● What is expected
Write out, word for word, every line in the data below from the one containing "grt_start_max_net_pins 89 \" to the one containing "synthDistinctLibCells 51 \", both of them included.

● Source data
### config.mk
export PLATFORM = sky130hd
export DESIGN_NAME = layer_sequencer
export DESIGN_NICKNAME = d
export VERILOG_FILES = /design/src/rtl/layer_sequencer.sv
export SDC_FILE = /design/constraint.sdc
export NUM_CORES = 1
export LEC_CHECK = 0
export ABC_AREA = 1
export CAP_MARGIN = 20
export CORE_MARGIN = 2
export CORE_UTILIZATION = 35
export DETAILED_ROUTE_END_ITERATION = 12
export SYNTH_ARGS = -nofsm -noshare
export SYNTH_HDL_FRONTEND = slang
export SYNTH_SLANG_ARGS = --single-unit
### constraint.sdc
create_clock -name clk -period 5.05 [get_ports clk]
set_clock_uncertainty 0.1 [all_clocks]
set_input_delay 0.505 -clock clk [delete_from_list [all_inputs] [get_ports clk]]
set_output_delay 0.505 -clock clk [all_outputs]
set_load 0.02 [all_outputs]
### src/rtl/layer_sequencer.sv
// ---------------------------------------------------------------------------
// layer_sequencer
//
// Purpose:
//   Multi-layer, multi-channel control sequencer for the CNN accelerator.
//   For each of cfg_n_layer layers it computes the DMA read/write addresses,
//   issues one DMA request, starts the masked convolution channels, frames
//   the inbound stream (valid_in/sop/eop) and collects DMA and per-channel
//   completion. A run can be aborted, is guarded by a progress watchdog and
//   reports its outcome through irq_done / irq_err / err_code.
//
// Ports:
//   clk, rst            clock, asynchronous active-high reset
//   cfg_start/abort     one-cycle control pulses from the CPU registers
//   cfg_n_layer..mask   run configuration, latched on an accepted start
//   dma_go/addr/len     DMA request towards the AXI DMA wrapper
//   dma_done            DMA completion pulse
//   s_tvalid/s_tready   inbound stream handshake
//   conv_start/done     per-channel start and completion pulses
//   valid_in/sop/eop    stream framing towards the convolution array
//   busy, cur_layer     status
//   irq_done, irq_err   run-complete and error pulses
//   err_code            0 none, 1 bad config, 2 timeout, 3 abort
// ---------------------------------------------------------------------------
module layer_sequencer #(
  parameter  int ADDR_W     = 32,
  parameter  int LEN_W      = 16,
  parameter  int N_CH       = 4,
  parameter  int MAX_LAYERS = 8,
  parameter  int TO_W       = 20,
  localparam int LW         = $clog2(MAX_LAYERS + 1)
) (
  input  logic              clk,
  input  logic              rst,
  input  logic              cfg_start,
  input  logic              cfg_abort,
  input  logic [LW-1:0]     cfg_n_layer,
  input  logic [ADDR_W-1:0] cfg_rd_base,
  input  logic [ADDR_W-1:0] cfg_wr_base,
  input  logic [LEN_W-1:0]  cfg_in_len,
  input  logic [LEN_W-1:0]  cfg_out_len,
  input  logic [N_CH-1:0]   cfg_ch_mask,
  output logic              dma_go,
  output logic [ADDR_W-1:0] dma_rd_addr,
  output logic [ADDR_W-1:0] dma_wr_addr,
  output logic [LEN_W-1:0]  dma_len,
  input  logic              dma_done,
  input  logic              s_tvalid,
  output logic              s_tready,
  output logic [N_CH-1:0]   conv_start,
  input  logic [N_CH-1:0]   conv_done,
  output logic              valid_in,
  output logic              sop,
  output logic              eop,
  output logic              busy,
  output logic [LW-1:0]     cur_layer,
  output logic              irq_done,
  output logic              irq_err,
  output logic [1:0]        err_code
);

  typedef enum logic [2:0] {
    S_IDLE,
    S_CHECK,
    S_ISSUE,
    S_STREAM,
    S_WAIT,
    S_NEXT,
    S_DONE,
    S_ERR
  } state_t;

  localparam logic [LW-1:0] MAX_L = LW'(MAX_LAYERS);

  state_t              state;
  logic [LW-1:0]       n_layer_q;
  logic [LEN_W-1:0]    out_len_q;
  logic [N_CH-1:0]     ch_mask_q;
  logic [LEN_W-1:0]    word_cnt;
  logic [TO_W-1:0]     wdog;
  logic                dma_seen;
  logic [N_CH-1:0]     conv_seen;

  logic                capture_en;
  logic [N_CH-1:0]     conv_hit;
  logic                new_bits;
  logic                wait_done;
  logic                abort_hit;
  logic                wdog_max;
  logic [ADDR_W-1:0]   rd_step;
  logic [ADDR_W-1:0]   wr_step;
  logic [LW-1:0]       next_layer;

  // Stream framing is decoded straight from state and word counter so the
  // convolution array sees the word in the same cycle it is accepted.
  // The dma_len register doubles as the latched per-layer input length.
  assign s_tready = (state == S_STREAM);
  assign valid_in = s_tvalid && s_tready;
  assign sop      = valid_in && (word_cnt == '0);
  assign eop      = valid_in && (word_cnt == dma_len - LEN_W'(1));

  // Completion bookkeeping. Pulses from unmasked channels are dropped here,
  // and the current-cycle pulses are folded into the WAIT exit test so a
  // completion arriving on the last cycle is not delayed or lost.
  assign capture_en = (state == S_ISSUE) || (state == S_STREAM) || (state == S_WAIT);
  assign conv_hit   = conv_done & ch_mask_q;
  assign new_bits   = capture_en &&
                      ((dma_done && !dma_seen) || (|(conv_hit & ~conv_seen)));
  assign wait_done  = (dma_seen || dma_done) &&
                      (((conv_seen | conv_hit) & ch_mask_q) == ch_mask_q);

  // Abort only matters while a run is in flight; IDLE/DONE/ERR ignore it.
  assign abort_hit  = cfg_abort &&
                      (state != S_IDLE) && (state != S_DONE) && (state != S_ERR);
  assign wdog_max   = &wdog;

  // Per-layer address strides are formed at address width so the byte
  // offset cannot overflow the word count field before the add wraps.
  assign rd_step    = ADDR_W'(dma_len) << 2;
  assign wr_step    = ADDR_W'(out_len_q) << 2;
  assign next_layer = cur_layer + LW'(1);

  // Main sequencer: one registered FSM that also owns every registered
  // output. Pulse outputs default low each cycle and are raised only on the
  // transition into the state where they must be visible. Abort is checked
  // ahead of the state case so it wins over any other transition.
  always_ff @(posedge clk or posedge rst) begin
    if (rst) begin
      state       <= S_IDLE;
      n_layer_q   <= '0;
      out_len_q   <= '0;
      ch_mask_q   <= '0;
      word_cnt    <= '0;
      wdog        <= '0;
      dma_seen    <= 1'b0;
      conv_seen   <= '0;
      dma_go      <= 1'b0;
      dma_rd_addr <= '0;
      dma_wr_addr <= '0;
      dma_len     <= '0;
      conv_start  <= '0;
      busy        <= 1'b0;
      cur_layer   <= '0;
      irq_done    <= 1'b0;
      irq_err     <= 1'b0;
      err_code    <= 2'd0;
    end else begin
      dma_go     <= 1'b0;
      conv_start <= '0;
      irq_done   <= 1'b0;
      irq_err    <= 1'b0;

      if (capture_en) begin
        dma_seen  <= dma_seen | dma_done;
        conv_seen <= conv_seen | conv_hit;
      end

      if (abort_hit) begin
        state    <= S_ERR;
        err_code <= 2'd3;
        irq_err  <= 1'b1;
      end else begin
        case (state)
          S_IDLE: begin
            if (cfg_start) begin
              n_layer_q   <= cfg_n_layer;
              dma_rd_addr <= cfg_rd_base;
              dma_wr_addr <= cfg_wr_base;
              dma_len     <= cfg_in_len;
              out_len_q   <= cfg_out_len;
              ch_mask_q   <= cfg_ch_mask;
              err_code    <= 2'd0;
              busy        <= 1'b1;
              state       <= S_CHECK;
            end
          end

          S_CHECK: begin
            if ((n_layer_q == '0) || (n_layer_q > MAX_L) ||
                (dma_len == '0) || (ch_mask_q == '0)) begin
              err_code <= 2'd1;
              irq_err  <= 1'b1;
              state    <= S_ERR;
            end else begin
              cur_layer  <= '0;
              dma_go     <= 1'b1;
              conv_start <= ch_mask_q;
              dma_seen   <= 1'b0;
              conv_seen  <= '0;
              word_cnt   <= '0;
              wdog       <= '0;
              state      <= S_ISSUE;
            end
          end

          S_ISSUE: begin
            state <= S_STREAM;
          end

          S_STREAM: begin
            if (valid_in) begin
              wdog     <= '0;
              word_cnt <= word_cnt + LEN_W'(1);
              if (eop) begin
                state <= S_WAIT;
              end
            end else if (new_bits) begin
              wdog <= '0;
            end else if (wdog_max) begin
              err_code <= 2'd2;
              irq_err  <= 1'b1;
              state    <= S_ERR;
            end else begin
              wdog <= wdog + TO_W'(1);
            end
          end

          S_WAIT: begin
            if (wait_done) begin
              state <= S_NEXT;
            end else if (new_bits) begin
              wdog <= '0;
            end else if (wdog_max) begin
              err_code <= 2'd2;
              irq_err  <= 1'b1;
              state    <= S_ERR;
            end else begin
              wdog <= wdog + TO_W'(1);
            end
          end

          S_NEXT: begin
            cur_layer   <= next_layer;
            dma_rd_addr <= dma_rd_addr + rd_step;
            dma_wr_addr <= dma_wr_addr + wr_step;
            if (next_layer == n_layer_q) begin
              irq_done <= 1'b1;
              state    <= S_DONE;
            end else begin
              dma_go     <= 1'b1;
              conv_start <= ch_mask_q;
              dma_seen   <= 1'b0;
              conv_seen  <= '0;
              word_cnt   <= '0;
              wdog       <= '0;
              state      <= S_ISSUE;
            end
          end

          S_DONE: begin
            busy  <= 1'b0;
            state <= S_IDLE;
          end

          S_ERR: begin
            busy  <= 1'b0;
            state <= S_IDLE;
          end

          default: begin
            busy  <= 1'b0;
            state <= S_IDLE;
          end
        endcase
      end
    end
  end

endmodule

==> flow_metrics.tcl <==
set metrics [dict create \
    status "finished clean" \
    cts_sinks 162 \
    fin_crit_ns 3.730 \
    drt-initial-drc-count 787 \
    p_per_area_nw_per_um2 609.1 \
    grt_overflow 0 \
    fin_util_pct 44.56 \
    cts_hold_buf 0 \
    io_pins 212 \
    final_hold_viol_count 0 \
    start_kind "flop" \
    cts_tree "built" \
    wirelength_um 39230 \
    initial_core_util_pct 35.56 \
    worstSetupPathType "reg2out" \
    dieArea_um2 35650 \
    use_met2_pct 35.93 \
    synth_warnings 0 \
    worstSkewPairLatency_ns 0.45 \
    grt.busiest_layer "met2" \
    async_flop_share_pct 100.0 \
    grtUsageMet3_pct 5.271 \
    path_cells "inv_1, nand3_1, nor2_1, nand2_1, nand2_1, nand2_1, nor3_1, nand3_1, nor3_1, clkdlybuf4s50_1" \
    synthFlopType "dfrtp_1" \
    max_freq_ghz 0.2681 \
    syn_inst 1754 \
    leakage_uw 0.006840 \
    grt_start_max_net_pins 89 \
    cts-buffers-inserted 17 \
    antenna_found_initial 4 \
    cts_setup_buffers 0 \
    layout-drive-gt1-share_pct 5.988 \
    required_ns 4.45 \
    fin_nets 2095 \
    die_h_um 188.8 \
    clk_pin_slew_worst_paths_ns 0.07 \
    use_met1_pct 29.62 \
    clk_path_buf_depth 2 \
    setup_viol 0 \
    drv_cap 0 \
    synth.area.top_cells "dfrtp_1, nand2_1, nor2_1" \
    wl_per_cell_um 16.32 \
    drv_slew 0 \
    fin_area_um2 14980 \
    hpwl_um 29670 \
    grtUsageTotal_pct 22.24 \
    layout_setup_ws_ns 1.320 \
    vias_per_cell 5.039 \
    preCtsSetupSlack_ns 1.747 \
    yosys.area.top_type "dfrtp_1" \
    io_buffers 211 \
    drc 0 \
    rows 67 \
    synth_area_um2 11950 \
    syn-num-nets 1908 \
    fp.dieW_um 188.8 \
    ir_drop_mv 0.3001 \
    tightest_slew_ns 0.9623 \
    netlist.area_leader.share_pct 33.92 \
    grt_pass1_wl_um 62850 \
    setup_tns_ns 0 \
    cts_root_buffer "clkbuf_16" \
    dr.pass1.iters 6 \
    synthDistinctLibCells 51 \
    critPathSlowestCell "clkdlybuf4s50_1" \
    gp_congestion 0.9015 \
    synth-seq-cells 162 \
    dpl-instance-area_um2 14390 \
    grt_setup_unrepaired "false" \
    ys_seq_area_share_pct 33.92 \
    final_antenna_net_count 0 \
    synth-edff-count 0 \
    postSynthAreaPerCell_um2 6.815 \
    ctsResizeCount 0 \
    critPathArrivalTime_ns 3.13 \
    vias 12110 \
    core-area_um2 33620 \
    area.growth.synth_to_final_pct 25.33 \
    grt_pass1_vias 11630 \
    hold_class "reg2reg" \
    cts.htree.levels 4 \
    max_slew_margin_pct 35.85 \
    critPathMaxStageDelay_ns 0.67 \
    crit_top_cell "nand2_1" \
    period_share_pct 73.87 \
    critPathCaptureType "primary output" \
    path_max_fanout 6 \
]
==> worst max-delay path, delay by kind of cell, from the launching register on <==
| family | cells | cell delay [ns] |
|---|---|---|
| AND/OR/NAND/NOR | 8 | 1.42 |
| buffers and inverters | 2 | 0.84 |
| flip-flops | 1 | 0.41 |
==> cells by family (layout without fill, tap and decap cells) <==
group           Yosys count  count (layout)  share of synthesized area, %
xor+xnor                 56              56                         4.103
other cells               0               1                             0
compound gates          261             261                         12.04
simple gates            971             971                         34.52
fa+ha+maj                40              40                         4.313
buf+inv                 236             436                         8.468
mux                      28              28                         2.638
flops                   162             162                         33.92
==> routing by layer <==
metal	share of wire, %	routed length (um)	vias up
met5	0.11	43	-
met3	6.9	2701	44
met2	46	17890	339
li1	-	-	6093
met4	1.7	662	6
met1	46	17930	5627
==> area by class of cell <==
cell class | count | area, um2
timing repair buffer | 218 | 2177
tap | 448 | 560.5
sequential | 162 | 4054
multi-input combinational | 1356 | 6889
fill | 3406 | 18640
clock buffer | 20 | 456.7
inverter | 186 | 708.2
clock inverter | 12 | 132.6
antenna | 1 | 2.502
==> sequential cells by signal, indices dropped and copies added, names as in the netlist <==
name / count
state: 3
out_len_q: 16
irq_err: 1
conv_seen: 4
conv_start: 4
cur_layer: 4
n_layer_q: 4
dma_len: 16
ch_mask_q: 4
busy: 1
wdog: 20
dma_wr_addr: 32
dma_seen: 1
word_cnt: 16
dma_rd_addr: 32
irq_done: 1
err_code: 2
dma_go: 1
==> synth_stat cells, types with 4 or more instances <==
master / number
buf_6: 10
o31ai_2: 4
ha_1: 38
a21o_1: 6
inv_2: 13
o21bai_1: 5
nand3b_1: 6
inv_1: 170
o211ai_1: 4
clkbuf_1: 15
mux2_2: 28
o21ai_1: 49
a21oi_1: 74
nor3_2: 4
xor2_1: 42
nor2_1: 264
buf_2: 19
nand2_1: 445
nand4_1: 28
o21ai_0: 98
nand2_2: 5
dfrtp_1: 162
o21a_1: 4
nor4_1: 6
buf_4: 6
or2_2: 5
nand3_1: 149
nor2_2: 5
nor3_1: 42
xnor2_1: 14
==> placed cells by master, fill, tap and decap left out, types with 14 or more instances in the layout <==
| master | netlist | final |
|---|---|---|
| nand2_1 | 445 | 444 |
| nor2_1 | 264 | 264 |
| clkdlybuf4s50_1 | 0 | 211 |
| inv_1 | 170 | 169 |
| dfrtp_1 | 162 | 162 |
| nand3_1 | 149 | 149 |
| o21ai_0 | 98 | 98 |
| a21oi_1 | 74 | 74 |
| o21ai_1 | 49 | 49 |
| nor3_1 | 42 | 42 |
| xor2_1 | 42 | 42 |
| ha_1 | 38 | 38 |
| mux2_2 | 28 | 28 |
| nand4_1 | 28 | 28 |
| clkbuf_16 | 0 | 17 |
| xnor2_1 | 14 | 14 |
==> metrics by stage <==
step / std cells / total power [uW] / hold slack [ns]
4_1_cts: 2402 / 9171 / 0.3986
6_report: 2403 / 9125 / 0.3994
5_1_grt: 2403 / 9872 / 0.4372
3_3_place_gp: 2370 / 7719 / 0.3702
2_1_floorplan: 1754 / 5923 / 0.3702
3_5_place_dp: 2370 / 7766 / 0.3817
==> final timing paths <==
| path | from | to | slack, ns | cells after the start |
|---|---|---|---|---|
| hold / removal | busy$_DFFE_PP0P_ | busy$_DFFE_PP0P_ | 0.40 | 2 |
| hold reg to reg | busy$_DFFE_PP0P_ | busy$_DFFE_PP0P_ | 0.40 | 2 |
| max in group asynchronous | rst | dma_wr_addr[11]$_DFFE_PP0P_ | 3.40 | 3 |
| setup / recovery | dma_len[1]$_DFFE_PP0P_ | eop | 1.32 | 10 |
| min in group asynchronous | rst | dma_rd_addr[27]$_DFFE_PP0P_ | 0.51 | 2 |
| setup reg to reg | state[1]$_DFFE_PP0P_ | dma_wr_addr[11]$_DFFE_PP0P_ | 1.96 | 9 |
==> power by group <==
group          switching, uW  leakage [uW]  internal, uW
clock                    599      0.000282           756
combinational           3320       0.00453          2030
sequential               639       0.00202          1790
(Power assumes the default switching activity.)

● Solution below
    grt_start_max_net_pins 89 \
    cts-buffers-inserted 17 \
    antenna_found_initial 4 \
    cts_setup_buffers 0 \
    layout-drive-gt1-share_pct 5.988 \
    required_ns 4.45 \
    fin_nets 2095 \
    die_h_um 188.8 \
    clk_pin_slew_worst_paths_ns 0.07 \
    use_met1_pct 29.62 \
    clk_path_buf_depth 2 \
    setup_viol 0 \
    drv_cap 0 \
    synth.area.top_cells "dfrtp_1, nand2_1, nor2_1" \
    wl_per_cell_um 16.32 \
    drv_slew 0 \
    fin_area_um2 14980 \
    hpwl_um 29670 \
    grtUsageTotal_pct 22.24 \
    layout_setup_ws_ns 1.320 \
    vias_per_cell 5.039 \
    preCtsSetupSlack_ns 1.747 \
    yosys.area.top_type "dfrtp_1" \
    io_buffers 211 \
    drc 0 \
    rows 67 \
    synth_area_um2 11950 \
    syn-num-nets 1908 \
    fp.dieW_um 188.8 \
    ir_drop_mv 0.3001 \
    tightest_slew_ns 0.9623 \
    netlist.area_leader.share_pct 33.92 \
    grt_pass1_wl_um 62850 \
    setup_tns_ns 0 \
    cts_root_buffer "clkbuf_16" \
    dr.pass1.iters 6 \
    synthDistinctLibCells 51 \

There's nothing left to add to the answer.